TASK INPUT:
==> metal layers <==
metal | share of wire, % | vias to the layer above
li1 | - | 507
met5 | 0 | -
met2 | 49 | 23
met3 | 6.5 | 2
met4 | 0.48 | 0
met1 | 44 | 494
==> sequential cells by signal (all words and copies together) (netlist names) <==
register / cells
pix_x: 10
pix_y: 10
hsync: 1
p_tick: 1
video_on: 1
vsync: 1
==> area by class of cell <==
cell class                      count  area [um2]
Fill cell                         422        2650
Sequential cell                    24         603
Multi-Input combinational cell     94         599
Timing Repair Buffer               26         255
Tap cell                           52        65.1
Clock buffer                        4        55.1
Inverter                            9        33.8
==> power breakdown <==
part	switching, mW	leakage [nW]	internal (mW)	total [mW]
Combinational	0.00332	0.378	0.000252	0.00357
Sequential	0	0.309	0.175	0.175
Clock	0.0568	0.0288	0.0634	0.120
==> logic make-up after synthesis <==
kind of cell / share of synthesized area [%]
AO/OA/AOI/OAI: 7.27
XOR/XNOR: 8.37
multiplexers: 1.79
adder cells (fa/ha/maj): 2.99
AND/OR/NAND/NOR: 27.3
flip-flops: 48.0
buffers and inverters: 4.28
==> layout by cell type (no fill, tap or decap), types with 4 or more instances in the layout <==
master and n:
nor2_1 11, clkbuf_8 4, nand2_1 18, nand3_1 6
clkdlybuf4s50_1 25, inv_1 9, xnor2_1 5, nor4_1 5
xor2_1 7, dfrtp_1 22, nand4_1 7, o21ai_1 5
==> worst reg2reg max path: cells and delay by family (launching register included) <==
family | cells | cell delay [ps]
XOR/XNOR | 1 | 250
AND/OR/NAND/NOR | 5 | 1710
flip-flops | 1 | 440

INSTRUCTIONS FOR THE TASK:
All lines above in which the word "class" occurs should be identified and copied.

SOLUTION TO THIS EXERCISE:
==> area by class of cell <==
cell class                      count  area [um2]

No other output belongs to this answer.